La serie cuestiona cómo la sociedad exige a los varones adolescentes actuar con una "dominancia" irreal, asociada a la agresividad o la sexualización precoz. "¿Qué es ser hombre?", le pregunta la psicóloga, y él estalla en ira porque no sabe cómo responder que no sea actuando lo que le enseñaron que es con agresividad. Una mezcla de rabia, frustración e impotencia.
La masculinidad, entendida como un concepto relacional y moderno, se define en oposición a lo femenino y se consolida bajo los valores jerárquicos del patriarcado, intrínsecamente ligado al sistema capitalista. Este sistema no solo estructura relaciones económicas, sino que también reproduce normas de género que perpetúan la dominación masculina, la explotación y la exclusión de lo asociado a la feminidad o a identidades no heteronormativas. La masculinidad, lejos de ser una esencia universal, es un conjunto de prácticas históricas y culturalmente situadas que se reinventan para sostener el poder de la figura del "hombre proveedor" —productivo, competitivo y emocionalmente restringido— como pilar del orden capitalista.
En nuestro país, en una investigación (MSAL, 2018) con adolescentes varones, se observó la violencia entre ellos como un modo de socialización.
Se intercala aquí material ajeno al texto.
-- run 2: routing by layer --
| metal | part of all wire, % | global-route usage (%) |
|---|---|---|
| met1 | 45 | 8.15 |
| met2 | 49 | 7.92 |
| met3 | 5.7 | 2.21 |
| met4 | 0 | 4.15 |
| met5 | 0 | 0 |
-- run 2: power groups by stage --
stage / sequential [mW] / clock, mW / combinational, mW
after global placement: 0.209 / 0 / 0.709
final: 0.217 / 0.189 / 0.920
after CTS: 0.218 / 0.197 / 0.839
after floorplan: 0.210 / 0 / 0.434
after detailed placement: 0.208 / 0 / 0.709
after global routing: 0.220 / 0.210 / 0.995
$ cat src/rtl/pcl_ram.sv
// Generic single-write, single-read RAM with registered read data.
// No dependencies.
module pcl_ram #(
   parameter int WIDTH = 8,
   parameter int DEPTH = 64
) (
   input  logic                     clock,
   input  logic                     wr_en,
   input  logic [$clog2(DEPTH)-1:0] wr_addr,
   input  logic [WIDTH-1:0]         wr_data,
   input  logic                     rd_en,
   input  logic [$clog2(DEPTH)-1:0] rd_addr,
   output logic [WIDTH-1:0]         rd_data
);

   logic [WIDTH-1:0] mem_ff [DEPTH];
   logic [WIDTH-1:0] rd_data_ff;

   always_ff @(posedge clock) begin
      if (wr_en) begin
         mem_ff[wr_addr] <= wr_data;
      end
      if (rd_en) begin
         rd_data_ff <= mem_ff[rd_addr];
      end
   end

   assign rd_data = rd_data_ff;

endmodule

$ cat src/rtl/pcl_ctrl.sv
// Command sequencer: validates commands, shifts entries through the RAM,
// walks the store for print. Depends on pcl_pkg.
module pcl_ctrl #(
   parameter int CAPACITY = pcl_pkg::CAPACITY_DEF,
   parameter int CNT_W    = $clog2(CAPACITY + 1),
   parameter int AW       = $clog2(CAPACITY)
) (
   input  logic                         clock,
   input  logic                         reset,
   input  logic                         req_valid,
   input  pcl_pkg::cmd_type             cmd,
   input  logic [pcl_pkg::POS_W-1:0]    position,
   input  logic [pcl_pkg::CHAR_W-1:0]   data_char,
   input  logic                         rsp_free,
   output pcl_pkg::rsp_ctl_type         ctl,
   output logic [CNT_W-1:0]             count,
   output logic                         wr_en,
   output logic [AW-1:0]                wr_addr,
   output logic [pcl_pkg::CHAR_W-1:0]   wr_data,
   output logic                         rd_en,
   output logic [AW-1:0]                rd_addr,
   input  logic [pcl_pkg::CHAR_W-1:0]   rd_data
);
   import pcl_pkg::*;

   state_type         state_ff, state_in;
   logic [CNT_W-1:0]  count_ff, count_in;
   logic [CNT_W-1:0]  idx_ff, idx_in;
   logic [CNT_W-1:0]  pos0_ff, pos0_in;
   logic [CHAR_W-1:0] char_ff, char_in;
   logic              pend_ff, pend_in;
   logic [AW-1:0]     pend_addr_ff, pend_addr_in;
   status_type        rstatus_ff, rstatus_in;
   logic              rhas_ff, rhas_in;

   logic [7:0]        pos_ext, cnt_ext;
   logic [POS_W-1:0]  pos_m1;
   logic [CNT_W-1:0]  pos0, idx_up, idx_dn;
   logic              pos_nz, add_ok, full, in_range, pr_last;

   // command decode against the current fill
   always_comb begin
      pos_ext  = 8'(position);
      cnt_ext  = 8'(count_ff);
      pos_nz   = (position != '0);
      add_ok   = pos_nz && (pos_ext <= cnt_ext + 8'd1);
      in_range = pos_nz && (pos_ext <= cnt_ext);
      full     = (count_ff == CNT_W'(CAPACITY));
      pos_m1   = position - POS_W'(1);
      pos0     = pos_m1[CNT_W-1:0];
      idx_up   = idx_ff + CNT_W'(1);
      idx_dn   = idx_ff - CNT_W'(1);
      pr_last  = (idx_up == count_ff);
   end

   // next state
   always_comb begin
      state_in = state_ff;
      case (state_ff)
         S_IDLE: begin
            if (req_valid) begin
               case (cmd)
                  CMD_ADD:   state_in = (add_ok && !full) ? S_ADD_SHIFT : S_REPLY;
                  CMD_DEL:   state_in = in_range ? S_DEL_SHIFT : S_REPLY;
                  CMD_GET:   state_in = S_REPLY;
                  CMD_PRINT: state_in = (count_ff == '0) ? S_REPLY : S_PR_RD;
                  default:   state_in = S_REPLY;
               endcase
            end
         end
         S_ADD_SHIFT: begin
            if (idx_ff == pos0_ff && !pend_ff) state_in = S_REPLY;
         end
         S_DEL_SHIFT: begin
            if (idx_ff == count_ff && !pend_ff) state_in = S_REPLY;
         end
         S_REPLY: begin
            if (rsp_free) state_in = S_IDLE;
         end
         S_PR_RD: begin
            if (rsp_free) state_in = S_PR_LD;
         end
         S_PR_LD: begin
            state_in = pr_last ? S_IDLE : S_PR_RD;
         end
         default: state_in = S_IDLE;
      endcase
   end

   // datapath registers
   always_comb begin
      count_in     = count_ff;
      idx_in       = idx_ff;
      pos0_in      = pos0_ff;
      char_in      = char_ff;
      pend_in      = pend_ff;
      pend_addr_in = pend_addr_ff;
      rstatus_in   = rstatus_ff;
      rhas_in      = rhas_ff;
      case (state_ff)
         S_IDLE: begin
            if (req_valid) begin
               pos0_in    = pos0;
               char_in    = data_char;
               pend_in    = 1'b0;
               rhas_in    = 1'b0;
               rstatus_in = ST_OK;
               case (cmd)
                  CMD_ADD: begin
                     idx_in     = count_ff;
                     rstatus_in = !add_ok ? ST_BADPOS : (full ? ST_FULL : ST_OK);
                  end
                  CMD_DEL: begin
                     idx_in     = pos0 + CNT_W'(1);
                     rstatus_in = in_range ? ST_OK : ST_BADPOS;
                  end
                  CMD_GET: begin
                     rstatus_in = in_range ? ST_OK : ST_BADPOS;
                     rhas_in    = in_range;
                  end
                  default: begin
                     idx_in = '0;
                  end
               endcase
            end
         end
         S_ADD_SHIFT: begin
            if (idx_ff != pos0_ff) begin
               pend_in      = 1'b1;
               pend_addr_in = idx_ff[AW-1:0];
               idx_in       = idx_dn;
            end else if (pend_ff) begin
               pend_in = 1'b0;
            end else begin
               count_in = count_ff + CNT_W'(1);
            end
         end
         S_DEL_SHIFT: begin
            if (idx_ff != count_ff) begin
               pend_in      = 1'b1;
               pend_addr_in = idx_dn[AW-1:0];
               idx_in       = idx_up;
            end else if (pend_ff) begin
               pend_in = 1'b0;
            end else begin
               count_in = count_ff - CNT_W'(1);
            end
         end
         S_PR_LD: begin
            idx_in = idx_up;
         end
         default: begin
            idx_in = idx_ff;
         end
      endcase
   end

   // RAM port and result control
   always_comb begin
      wr_en        = 1'b0;
      wr_addr      = pend_addr_ff;
      wr_data      = rd_data;
      rd_en        = 1'b0;
      rd_addr      = idx_ff[AW-1:0];
      ctl.busy     = (state_ff != S_IDLE);
      ctl.load     = 1'b0;
      ctl.status   = rstatus_ff;
      ctl.has_char = rhas_ff;
      ctl.last     = 1'b1;
      case (state_ff)
         S_IDLE: begin
            rd_en   = req_valid && (cmd == CMD_GET) && in_range;
            rd_addr = pos0[AW-1:0];
         end
         S_ADD_SHIFT: begin
            wr_en = pend_ff;
            if (idx_ff != pos0_ff) begin
               rd_en   = 1'b1;
               rd_addr = idx_dn[AW-1:0];
            end else if (!pend_ff) begin
               wr_en   = 1'b1;
               wr_addr = pos0_ff[AW-1:0];
               wr_data = char_ff;
            end
         end
         S_DEL_SHIFT: begin
            wr_en = pend_ff;
            if (idx_ff != count_ff) begin
               rd_en = 1'b1;
            end
         end
         S_REPLY: begin
            ctl.load = rsp_free;
         end
         S_PR_RD: begin
            rd_en = rsp_free;
         end
         S_PR_LD: begin
            ctl.load     = 1'b1;
            ctl.status   = ST_OK;
            ctl.has_char = 1'b1;
            ctl.last     = pr_last;
         end
         default: begin
            ctl.load = 1'b0;
         end
      endcase
   end

   always_ff @(posedge clock) begin
      if (reset) begin
         state_ff <= S_IDLE;
         count_ff <= '0;
         pend_ff  <= 1'b0;
      end else begin
         state_ff <= state_in;
         count_ff <= count_in;
         pend_ff  <= pend_in;
      end
      idx_ff       <= idx_in;
      pos0_ff      <= pos0_in;
      char_ff      <= char_in;
      pend_addr_ff <= pend_addr_in;
      rstatus_ff   <= rstatus_in;
      rhas_ff      <= rhas_in;
   end

   assign count = count_ff;

endmodule

$ cat src/rtl/positional_char_list_core.sv
// Top level of the positional character list core: stream ports, result
// register, sequencer and character RAM. Depends on pcl_pkg, pcl_ctrl,
// pcl_ram and positional_char_list_core_macros.svh.
//
//   channel | dir | beat contents
//   --------+-----+-----------------------------------------------------
//   req_    | in  | one command: add, delete, get or print
//   rsp_    | out | status, optional character; tlast on final beat
//
// Get, bad positions, a full store and empty print go straight to the reply.
// Add moves (count - position + 1) entries, delete (count - position), one
// per cycle through the RAM port; add then writes the new character.
// Print reads each entry once the rsp_ slot is free, then loads it as a beat.
// Reset clears the fill count and control; RAM contents are left as is.
// A stalled rsp_ holds its beat; a new command waits until the last is loaded.
`include "positional_char_list_core_macros.svh"

module positional_char_list_core #(
   parameter int CAPACITY = pcl_pkg::CAPACITY_DEF
) (
   input  logic                               clock,
   input  logic                               reset,
   input  logic                               req_tvalid,
   output logic                               req_tready,
   // [1:0] cmd, [8:2] position, [16:9] data_char, [23:17] zero
   input  logic [pcl_pkg::REQ_DATA_W-1:0]     req_tdata,
   output logic                               rsp_tvalid,
   input  logic                               rsp_tready,
   // [1:0] status, [9:2] out_char, [15:10] zero
   output logic [pcl_pkg::RSP_DATA_W-1:0]     rsp_tdata,
   // [0] has_char
   output logic                               rsp_tuser,
   output logic                               rsp_tlast
);
   import pcl_pkg::*;

   localparam int CNT_W = $clog2(CAPACITY + 1);
   localparam int AW    = $clog2(CAPACITY);

   cmd_type           req_cmd;
   logic [POS_W-1:0]  req_position;
   logic [CHAR_W-1:0] req_char;

   rsp_ctl_type       ctl;
   logic [CNT_W-1:0]  count;
   logic              wr_en, rd_en;
   logic [AW-1:0]     wr_addr, rd_addr;
   logic [CHAR_W-1:0] wr_data, rd_data;
   logic              rsp_free;

   // result register
   logic              rsp_valid_ff, rsp_valid_in;
   status_type        rsp_status_ff, rsp_status_in;
   logic [CHAR_W-1:0] rsp_char_ff, rsp_char_in;
   logic              rsp_has_ff, rsp_has_in;
   logic              rsp_last_ff, rsp_last_in;

   assign req_cmd      = cmd_type'(req_tdata[1:0]);
   assign req_position = req_tdata[8:2];
   assign req_char     = req_tdata[16:9];
   assign req_tready   = !ctl.busy;

   // slot is free when empty or draining this cycle
   assign rsp_free = !rsp_valid_ff || rsp_tready;

   pcl_ctrl #(
      .CAPACITY (CAPACITY),
      .CNT_W    (CNT_W),
      .AW       (AW)
   ) u_ctrl (
      .clock     (clock),
      .reset     (reset),
      .req_valid (req_tvalid),
      .cmd       (req_cmd),
      .position  (req_position),
      .data_char (req_char),
      .rsp_free  (rsp_free),
      .ctl       (ctl),
      .count     (count),
      .wr_en     (wr_en),
      .wr_addr   (wr_addr),
      .wr_data   (wr_data),
      .rd_en     (rd_en),
      .rd_addr   (rd_addr),
      .rd_data   (rd_data)
   );

   pcl_ram #(
      .WIDTH (CHAR_W),
      .DEPTH (CAPACITY)
   ) u_store (
      .clock   (clock),
      .wr_en   (wr_en),
      .wr_addr (wr_addr),
      .wr_data (wr_data),
      .rd_en   (rd_en),
      .rd_addr (rd_addr),
      .rd_data (rd_data)
   );

   always_comb begin
      rsp_valid_in  = rsp_valid_ff && !rsp_tready;
      rsp_status_in = rsp_status_ff;
      rsp_char_in   = rsp_char_ff;
      rsp_has_in    = rsp_has_ff;
      rsp_last_in   = rsp_last_ff;
      if (ctl.load) begin
         rsp_valid_in  = 1'b1;
         rsp_status_in = ctl.status;
         // RAM read data holds the character for get and print
         rsp_char_in   = ctl.has_char ? rd_data : '0;
         rsp_has_in    = ctl.has_char;
         rsp_last_in   = ctl.last;
      end
   end

   always_ff @(posedge clock) begin
      if (reset) begin
         rsp_valid_ff <= 1'b0;
      end else begin
         rsp_valid_ff <= rsp_valid_in;
      end
      rsp_status_ff <= rsp_status_in;
      rsp_char_ff   <= rsp_char_in;
      rsp_has_ff    <= rsp_has_in;
      rsp_last_ff   <= rsp_last_in;
   end

   assign rsp_tvalid = rsp_valid_ff;
   assign rsp_tdata  = {6'b0, rsp_char_ff, rsp_status_ff};
   assign rsp_tuser  = rsp_has_ff;
   assign rsp_tlast  = rsp_last_ff;

   // fill count never exceeds the store
   `PCL_ASSERT_ALWAYS(a_count_bound, count <= CNT_W'(CAPACITY), "fill count above capacity")
   // a result is only loaded into a free or draining slot
   `PCL_ASSERT_SAME(a_load_free, ctl.load, rsp_free, "result overwrites pending beat")
   // an accepted command always occupies the sequencer next cycle
   `PCL_ASSERT_NEXT(a_accept_busy, req_tvalid && req_tready, ctl.busy, "command dropped")

endmodule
Una corporeidad brusca en que la agresividad se impone como forma naturalizada de vincularse entre varones e, inclusive, es decodificada por ellos como una manera de expresar afecto (mediada por los golpes). Se manifiesta frecuentemente en el trato, en los juegos y hasta en el saludo cotidiano, y tiene un papel muy importante en la construcción de la masculinidad, precisamente, en el alejarse de lo “femenino” y en no ser o parecer homosexual.
El bullying en la era de los discursos de odio
El término "incel" (célibe involuntario), originado en foros misóginos de internet, es aquí utilizado como arma por Katie, la víctima del crimen, para humillar a Jamie en Instagram.
La serie introduce varios conceptos populares dentro de la comunidad incel:
“Regla del 80-20”: plantea que solo el 20% de los hombres son deseados por el 80% de las mujeres.
“Píldora negra”: una creencia fatalista según la cual su destino está marcado por la biología y el feminismo, sin posibilidad de cambio.
“Chad” y “Stacey”: los ‘Chad’ son hombres hegemónicos que consiguen pareja fácilmente, mientras que las ‘Stacey’ son mujeres consideradas inalcanzables para los ‘incels’.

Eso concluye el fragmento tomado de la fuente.